Records for the task.

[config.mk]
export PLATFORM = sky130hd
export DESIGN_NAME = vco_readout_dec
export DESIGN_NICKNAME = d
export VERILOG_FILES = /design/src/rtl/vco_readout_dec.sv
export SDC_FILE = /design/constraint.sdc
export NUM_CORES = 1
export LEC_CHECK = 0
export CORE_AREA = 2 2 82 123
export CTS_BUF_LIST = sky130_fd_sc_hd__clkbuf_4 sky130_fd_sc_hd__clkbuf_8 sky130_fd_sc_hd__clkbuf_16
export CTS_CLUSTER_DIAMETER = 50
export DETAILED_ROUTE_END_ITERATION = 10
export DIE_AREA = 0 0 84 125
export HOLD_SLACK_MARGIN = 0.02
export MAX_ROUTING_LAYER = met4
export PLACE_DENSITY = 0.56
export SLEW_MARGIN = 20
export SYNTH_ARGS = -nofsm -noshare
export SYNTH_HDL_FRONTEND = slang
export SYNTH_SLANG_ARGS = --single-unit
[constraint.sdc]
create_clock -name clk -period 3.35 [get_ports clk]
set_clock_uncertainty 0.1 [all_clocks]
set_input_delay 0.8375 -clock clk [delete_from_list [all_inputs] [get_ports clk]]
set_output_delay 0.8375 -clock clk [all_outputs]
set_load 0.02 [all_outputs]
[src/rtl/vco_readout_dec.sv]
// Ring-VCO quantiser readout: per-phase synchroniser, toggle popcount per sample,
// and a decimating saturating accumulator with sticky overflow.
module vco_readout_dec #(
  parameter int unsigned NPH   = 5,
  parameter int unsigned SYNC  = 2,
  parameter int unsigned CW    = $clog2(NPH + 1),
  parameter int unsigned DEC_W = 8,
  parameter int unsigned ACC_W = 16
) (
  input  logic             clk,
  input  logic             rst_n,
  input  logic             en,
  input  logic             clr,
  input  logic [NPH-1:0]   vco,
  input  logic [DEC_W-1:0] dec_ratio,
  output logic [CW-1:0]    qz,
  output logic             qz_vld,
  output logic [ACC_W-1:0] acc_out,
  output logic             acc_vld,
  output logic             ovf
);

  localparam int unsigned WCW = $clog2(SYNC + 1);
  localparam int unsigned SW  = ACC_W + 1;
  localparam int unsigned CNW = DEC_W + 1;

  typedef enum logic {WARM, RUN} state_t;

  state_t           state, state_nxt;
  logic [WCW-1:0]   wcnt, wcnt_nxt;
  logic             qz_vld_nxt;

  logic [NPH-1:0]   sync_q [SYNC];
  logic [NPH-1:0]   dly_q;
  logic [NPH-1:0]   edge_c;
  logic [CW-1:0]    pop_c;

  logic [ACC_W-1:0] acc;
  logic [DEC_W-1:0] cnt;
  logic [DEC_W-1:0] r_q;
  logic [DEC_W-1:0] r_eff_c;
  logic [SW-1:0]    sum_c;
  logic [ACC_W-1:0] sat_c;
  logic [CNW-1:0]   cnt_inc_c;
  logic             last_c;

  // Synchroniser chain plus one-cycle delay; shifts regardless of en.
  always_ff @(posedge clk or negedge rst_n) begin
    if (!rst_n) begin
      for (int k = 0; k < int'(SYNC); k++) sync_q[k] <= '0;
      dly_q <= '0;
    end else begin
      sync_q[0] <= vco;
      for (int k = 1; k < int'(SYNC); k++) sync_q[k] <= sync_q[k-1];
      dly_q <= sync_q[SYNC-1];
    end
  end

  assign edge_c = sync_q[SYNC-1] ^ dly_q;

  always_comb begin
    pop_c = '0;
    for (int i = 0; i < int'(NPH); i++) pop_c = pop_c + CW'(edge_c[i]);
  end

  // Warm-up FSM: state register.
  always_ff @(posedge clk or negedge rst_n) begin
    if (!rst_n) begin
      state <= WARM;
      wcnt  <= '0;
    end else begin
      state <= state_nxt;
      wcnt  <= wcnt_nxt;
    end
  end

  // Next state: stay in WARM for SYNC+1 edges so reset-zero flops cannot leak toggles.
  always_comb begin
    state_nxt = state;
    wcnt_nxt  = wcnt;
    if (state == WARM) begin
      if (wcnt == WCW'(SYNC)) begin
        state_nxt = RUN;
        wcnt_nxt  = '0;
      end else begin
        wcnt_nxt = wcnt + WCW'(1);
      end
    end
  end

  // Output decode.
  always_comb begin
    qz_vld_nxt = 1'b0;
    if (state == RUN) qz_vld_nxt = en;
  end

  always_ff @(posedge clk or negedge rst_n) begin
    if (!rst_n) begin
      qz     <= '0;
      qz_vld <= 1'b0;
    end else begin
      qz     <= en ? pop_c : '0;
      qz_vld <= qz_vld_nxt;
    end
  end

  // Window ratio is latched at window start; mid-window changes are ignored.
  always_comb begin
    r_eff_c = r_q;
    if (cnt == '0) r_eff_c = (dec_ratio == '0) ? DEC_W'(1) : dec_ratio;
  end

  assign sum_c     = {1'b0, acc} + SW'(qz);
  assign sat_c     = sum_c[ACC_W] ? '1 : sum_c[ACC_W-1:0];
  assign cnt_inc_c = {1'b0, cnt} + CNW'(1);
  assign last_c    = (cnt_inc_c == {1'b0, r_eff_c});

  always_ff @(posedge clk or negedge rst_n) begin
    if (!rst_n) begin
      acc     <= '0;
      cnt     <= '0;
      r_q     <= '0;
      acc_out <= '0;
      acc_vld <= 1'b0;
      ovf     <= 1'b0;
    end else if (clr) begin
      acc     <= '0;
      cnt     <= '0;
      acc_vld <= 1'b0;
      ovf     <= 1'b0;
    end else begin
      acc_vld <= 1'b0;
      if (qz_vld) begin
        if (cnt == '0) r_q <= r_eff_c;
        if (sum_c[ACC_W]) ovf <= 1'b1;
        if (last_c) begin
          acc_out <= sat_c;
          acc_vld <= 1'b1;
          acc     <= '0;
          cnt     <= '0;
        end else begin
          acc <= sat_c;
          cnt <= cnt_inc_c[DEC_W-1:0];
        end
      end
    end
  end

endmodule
...
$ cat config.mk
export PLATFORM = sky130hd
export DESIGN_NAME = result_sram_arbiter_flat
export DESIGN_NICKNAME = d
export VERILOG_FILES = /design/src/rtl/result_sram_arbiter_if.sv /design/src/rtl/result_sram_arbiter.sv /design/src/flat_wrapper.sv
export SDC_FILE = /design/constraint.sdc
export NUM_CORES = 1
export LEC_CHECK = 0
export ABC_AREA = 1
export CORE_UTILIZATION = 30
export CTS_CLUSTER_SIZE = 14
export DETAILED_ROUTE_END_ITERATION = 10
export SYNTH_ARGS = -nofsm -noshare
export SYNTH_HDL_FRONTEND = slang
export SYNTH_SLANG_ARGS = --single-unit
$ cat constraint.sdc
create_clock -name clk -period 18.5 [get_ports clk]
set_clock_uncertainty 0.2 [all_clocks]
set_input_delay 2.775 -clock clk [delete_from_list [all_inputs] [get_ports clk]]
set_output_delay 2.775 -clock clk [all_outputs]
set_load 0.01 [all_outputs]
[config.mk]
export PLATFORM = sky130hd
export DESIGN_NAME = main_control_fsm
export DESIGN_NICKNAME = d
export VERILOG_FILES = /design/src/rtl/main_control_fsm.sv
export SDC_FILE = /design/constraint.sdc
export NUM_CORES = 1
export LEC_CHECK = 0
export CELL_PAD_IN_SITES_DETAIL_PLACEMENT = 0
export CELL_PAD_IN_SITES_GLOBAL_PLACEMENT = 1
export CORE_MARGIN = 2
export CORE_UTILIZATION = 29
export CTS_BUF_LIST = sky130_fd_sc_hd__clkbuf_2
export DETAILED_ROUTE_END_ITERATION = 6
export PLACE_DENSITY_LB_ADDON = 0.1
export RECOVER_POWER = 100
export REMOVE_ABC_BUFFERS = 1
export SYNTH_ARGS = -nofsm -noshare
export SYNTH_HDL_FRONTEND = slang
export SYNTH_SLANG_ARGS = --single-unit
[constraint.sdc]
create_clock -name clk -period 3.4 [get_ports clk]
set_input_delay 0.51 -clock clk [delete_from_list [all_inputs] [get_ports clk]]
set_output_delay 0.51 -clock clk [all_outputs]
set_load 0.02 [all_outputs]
* * *
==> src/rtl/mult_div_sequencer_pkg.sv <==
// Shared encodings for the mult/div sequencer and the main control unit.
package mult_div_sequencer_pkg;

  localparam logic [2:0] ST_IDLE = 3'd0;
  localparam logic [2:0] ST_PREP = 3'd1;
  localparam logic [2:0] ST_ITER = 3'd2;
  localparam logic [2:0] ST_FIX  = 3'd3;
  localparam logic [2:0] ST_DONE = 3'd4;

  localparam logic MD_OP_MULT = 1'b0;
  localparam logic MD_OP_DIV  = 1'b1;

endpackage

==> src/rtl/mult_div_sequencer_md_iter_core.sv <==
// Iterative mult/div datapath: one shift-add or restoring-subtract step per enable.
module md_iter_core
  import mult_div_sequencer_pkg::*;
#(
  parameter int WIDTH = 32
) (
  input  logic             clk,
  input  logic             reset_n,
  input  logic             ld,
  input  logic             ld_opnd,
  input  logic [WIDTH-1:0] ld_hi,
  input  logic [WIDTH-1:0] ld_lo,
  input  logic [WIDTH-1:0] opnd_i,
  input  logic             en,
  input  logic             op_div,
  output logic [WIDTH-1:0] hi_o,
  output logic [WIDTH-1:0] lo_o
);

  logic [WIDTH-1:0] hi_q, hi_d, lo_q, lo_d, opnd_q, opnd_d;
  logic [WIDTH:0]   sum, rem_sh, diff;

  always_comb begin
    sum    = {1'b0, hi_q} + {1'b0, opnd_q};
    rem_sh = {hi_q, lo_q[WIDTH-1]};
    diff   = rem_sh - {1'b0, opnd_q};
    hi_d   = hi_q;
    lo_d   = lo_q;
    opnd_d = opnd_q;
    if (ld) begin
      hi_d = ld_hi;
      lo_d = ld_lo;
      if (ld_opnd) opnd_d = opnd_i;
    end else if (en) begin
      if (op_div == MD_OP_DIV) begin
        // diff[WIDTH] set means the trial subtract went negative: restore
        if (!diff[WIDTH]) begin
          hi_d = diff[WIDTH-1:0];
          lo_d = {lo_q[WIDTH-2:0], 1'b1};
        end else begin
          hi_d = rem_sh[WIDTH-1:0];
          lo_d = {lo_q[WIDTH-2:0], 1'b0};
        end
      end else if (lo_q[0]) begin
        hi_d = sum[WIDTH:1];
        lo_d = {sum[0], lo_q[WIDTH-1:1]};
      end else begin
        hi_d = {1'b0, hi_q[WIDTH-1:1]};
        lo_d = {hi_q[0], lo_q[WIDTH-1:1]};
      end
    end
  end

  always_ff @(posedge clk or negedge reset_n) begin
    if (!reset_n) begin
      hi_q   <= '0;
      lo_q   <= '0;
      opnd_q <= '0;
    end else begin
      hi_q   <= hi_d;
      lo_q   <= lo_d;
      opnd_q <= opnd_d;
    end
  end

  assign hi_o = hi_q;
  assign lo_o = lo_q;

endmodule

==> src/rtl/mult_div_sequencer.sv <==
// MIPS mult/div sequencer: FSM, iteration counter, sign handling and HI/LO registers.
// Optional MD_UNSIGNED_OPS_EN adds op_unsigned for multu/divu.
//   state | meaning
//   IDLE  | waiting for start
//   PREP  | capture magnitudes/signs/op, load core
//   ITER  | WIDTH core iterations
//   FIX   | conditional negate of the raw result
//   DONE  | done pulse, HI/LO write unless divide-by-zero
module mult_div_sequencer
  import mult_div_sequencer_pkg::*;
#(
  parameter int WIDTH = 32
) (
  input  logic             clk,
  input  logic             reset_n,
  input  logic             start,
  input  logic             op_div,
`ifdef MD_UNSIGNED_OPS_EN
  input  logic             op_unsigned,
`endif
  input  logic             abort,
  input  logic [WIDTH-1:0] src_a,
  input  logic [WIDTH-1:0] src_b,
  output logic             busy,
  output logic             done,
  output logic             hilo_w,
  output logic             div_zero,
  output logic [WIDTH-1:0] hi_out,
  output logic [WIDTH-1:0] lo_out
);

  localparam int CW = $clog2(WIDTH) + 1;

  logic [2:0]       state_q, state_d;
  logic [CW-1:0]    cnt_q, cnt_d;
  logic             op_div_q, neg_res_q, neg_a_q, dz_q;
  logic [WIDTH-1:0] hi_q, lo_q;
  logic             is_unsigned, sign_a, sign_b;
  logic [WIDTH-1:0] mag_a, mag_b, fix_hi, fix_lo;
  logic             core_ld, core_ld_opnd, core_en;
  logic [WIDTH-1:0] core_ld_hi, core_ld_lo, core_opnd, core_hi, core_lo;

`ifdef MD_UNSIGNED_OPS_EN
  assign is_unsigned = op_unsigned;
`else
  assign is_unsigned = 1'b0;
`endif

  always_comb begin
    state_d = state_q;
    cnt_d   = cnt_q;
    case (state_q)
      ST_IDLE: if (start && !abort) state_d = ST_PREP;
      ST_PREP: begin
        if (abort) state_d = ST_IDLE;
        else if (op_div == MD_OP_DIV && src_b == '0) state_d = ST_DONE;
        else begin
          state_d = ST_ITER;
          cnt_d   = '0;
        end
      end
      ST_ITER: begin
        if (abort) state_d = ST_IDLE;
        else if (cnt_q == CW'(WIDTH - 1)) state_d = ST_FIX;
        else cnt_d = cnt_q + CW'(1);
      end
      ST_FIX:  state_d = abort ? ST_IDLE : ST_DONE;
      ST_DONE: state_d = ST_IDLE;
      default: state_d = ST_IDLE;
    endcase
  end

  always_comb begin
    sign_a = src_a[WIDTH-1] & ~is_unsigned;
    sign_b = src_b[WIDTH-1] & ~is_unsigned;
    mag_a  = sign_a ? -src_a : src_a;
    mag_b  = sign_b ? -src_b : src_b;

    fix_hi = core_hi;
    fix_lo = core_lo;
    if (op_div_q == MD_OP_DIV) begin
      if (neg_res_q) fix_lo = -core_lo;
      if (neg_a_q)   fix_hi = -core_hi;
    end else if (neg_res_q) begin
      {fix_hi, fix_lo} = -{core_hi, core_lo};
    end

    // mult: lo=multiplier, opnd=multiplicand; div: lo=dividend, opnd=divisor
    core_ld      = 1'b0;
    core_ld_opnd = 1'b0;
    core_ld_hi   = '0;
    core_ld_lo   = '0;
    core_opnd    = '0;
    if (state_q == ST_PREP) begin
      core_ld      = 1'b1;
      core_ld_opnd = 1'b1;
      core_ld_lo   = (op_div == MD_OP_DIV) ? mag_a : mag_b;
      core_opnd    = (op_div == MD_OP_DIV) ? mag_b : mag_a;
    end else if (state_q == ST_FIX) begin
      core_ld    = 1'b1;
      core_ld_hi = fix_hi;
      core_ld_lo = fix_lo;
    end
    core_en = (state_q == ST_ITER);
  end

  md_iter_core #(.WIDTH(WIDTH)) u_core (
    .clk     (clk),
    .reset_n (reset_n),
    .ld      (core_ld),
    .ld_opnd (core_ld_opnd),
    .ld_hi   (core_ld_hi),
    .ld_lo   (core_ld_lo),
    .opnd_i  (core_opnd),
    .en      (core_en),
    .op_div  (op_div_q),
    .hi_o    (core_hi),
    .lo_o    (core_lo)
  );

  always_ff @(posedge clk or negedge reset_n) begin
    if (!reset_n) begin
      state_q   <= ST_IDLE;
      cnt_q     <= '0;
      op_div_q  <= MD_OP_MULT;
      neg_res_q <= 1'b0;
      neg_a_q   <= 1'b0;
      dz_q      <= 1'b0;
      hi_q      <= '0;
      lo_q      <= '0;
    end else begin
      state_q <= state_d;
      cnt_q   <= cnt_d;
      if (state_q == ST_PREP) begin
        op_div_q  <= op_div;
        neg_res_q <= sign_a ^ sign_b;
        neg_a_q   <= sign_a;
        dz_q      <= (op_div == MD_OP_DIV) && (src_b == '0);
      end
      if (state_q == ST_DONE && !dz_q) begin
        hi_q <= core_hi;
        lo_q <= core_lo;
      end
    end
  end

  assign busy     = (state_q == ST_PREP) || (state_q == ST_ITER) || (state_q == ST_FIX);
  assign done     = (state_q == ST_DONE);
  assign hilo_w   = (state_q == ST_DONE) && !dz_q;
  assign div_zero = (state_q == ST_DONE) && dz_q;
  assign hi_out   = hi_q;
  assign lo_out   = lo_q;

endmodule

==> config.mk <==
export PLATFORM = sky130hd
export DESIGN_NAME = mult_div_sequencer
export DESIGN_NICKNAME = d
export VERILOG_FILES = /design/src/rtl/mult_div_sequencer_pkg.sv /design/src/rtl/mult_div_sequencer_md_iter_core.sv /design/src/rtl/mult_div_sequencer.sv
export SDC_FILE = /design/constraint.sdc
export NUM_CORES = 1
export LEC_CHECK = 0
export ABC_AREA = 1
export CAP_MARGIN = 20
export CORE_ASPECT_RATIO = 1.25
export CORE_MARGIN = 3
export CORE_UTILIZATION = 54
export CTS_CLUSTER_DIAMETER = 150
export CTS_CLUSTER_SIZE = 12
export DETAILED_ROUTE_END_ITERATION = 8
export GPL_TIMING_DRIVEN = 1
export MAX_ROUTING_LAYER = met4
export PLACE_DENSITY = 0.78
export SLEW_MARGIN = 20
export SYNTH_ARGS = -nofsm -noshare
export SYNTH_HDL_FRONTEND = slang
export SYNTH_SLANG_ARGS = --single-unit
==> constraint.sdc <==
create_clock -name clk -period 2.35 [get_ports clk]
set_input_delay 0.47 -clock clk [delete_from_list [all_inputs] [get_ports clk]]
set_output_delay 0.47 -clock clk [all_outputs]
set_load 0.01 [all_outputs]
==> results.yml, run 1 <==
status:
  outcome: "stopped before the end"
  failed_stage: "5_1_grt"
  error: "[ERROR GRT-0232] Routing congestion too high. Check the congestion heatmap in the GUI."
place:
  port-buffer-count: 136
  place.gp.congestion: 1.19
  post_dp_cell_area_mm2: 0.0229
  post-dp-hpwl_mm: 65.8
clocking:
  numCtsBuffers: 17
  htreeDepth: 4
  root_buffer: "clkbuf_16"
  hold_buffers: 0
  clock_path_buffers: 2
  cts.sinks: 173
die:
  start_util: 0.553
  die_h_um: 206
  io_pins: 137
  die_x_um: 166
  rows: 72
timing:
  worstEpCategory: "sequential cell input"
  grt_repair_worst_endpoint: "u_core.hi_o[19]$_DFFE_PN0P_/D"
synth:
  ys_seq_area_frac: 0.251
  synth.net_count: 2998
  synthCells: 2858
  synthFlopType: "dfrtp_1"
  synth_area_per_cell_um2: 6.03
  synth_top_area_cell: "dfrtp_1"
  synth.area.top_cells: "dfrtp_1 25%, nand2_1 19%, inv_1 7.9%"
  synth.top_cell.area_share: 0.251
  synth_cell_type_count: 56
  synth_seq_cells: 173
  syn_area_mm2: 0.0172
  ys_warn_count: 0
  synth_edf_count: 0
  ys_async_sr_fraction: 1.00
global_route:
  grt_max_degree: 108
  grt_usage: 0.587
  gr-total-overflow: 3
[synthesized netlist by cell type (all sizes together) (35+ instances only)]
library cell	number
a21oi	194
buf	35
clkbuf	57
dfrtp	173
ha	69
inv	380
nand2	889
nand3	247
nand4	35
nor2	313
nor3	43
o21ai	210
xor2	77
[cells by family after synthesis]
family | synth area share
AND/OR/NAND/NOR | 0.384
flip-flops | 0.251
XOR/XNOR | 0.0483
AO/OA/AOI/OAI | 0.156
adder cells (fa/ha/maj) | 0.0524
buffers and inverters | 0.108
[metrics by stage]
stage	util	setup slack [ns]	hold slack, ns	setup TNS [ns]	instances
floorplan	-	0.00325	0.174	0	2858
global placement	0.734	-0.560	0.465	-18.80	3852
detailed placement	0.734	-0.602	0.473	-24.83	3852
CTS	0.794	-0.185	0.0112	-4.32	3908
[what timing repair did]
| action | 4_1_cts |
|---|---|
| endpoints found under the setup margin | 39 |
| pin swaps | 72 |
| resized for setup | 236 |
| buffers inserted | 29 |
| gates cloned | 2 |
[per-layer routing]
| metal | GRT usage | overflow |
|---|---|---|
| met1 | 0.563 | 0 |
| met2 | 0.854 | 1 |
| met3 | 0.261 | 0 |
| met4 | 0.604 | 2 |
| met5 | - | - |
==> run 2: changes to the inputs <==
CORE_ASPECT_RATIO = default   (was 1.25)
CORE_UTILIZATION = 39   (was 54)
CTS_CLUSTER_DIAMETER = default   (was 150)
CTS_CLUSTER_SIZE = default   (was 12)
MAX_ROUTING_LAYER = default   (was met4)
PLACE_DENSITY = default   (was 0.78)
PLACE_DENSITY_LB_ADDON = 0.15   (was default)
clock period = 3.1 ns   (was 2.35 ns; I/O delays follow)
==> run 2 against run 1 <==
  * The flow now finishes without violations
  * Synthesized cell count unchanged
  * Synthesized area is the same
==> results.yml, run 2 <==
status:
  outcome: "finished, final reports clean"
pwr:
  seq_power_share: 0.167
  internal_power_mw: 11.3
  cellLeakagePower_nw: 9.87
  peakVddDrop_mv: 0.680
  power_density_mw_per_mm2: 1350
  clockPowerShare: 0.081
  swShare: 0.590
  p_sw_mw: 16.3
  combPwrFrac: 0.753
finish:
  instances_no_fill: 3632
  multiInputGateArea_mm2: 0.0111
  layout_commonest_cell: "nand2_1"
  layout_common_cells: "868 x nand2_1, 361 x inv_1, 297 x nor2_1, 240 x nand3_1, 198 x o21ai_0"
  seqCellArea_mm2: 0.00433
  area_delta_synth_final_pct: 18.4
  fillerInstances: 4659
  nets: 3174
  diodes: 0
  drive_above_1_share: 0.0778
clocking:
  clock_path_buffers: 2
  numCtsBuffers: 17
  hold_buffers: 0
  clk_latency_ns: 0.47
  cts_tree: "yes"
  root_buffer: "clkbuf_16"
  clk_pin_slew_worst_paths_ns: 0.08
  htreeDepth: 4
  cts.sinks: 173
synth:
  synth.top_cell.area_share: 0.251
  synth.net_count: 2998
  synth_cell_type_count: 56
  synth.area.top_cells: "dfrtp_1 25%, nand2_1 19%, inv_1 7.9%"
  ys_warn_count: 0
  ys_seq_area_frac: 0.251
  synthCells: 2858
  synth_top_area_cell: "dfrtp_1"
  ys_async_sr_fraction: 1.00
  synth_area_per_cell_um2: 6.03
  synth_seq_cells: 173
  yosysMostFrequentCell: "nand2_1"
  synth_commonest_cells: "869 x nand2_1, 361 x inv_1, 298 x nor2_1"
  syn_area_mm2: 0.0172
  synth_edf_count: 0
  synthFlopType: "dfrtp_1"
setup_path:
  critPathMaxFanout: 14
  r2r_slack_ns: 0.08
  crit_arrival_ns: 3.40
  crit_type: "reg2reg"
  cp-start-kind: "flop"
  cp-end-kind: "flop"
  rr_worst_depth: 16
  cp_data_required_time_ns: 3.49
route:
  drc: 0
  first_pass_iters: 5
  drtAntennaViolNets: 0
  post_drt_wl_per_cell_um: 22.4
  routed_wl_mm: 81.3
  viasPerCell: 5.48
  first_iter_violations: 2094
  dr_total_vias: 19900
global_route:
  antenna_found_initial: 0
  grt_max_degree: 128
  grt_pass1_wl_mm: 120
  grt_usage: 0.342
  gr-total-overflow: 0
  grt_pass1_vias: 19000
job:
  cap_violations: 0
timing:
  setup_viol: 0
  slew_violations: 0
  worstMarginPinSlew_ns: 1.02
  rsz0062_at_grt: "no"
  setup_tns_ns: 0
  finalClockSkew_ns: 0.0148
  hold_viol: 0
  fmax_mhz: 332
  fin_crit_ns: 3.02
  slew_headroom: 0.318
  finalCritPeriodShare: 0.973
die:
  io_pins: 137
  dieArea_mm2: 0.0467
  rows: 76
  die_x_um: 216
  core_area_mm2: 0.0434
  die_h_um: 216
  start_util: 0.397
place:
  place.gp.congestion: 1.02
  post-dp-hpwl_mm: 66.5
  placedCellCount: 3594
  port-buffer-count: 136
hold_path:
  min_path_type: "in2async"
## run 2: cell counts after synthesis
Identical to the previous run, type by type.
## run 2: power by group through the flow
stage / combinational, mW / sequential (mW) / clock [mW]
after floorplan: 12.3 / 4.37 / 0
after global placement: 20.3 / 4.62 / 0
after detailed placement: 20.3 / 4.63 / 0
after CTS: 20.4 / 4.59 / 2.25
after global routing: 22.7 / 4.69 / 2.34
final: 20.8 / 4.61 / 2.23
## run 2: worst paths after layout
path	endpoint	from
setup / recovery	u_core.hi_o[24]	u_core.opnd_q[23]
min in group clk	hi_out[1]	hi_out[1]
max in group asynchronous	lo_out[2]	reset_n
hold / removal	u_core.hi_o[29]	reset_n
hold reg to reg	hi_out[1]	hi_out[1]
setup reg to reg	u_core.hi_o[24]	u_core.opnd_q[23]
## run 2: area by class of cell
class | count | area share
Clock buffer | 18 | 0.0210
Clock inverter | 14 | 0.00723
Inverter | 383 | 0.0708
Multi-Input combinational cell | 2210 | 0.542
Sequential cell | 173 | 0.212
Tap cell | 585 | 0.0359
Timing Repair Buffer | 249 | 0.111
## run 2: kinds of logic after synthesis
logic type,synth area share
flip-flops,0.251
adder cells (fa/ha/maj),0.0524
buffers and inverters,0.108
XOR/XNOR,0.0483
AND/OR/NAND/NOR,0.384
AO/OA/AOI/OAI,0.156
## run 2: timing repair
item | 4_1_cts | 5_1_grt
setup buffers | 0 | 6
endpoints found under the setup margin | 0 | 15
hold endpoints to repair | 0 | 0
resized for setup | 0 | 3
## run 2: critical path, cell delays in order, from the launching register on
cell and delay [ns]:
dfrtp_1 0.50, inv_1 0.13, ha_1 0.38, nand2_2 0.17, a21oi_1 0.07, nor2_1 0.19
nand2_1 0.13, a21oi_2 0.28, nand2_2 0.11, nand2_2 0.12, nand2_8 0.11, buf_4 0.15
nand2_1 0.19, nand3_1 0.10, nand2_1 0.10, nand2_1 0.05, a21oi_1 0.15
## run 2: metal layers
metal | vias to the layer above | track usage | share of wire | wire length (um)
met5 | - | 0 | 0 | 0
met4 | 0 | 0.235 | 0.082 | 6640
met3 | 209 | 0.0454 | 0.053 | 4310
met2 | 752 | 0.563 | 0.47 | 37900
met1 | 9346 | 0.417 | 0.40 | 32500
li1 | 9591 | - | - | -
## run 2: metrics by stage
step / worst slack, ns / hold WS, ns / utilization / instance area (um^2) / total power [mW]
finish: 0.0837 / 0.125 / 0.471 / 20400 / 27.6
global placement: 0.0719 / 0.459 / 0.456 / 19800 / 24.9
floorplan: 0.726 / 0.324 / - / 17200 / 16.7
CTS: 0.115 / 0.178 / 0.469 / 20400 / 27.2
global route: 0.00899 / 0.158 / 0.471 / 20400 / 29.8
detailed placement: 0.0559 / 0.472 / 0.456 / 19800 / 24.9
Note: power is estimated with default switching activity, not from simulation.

Activity. The output should be exactly the lines above from the line containing "met3 | 209 | 0.0454 | 0.053 | 4310" to the line containing "Note: power is", inclusive, with no other lines.

Written reply.
met3 | 209 | 0.0454 | 0.053 | 4310
met2 | 752 | 0.563 | 0.47 | 37900
met1 | 9346 | 0.417 | 0.40 | 32500
li1 | 9591 | - | - | -
## run 2: metrics by stage
step / worst slack, ns / hold WS, ns / utilization / instance area (um^2) / total power [mW]
finish: 0.0837 / 0.125 / 0.471 / 20400 / 27.6
global placement: 0.0719 / 0.459 / 0.456 / 19800 / 24.9
floorplan: 0.726 / 0.324 / - / 17200 / 16.7
CTS: 0.115 / 0.178 / 0.469 / 20400 / 27.2
global route: 0.00899 / 0.158 / 0.471 / 20400 / 29.8
detailed placement: 0.0559 / 0.472 / 0.456 / 19800 / 24.9
Note: power is estimated with default switching activity, not from simulation.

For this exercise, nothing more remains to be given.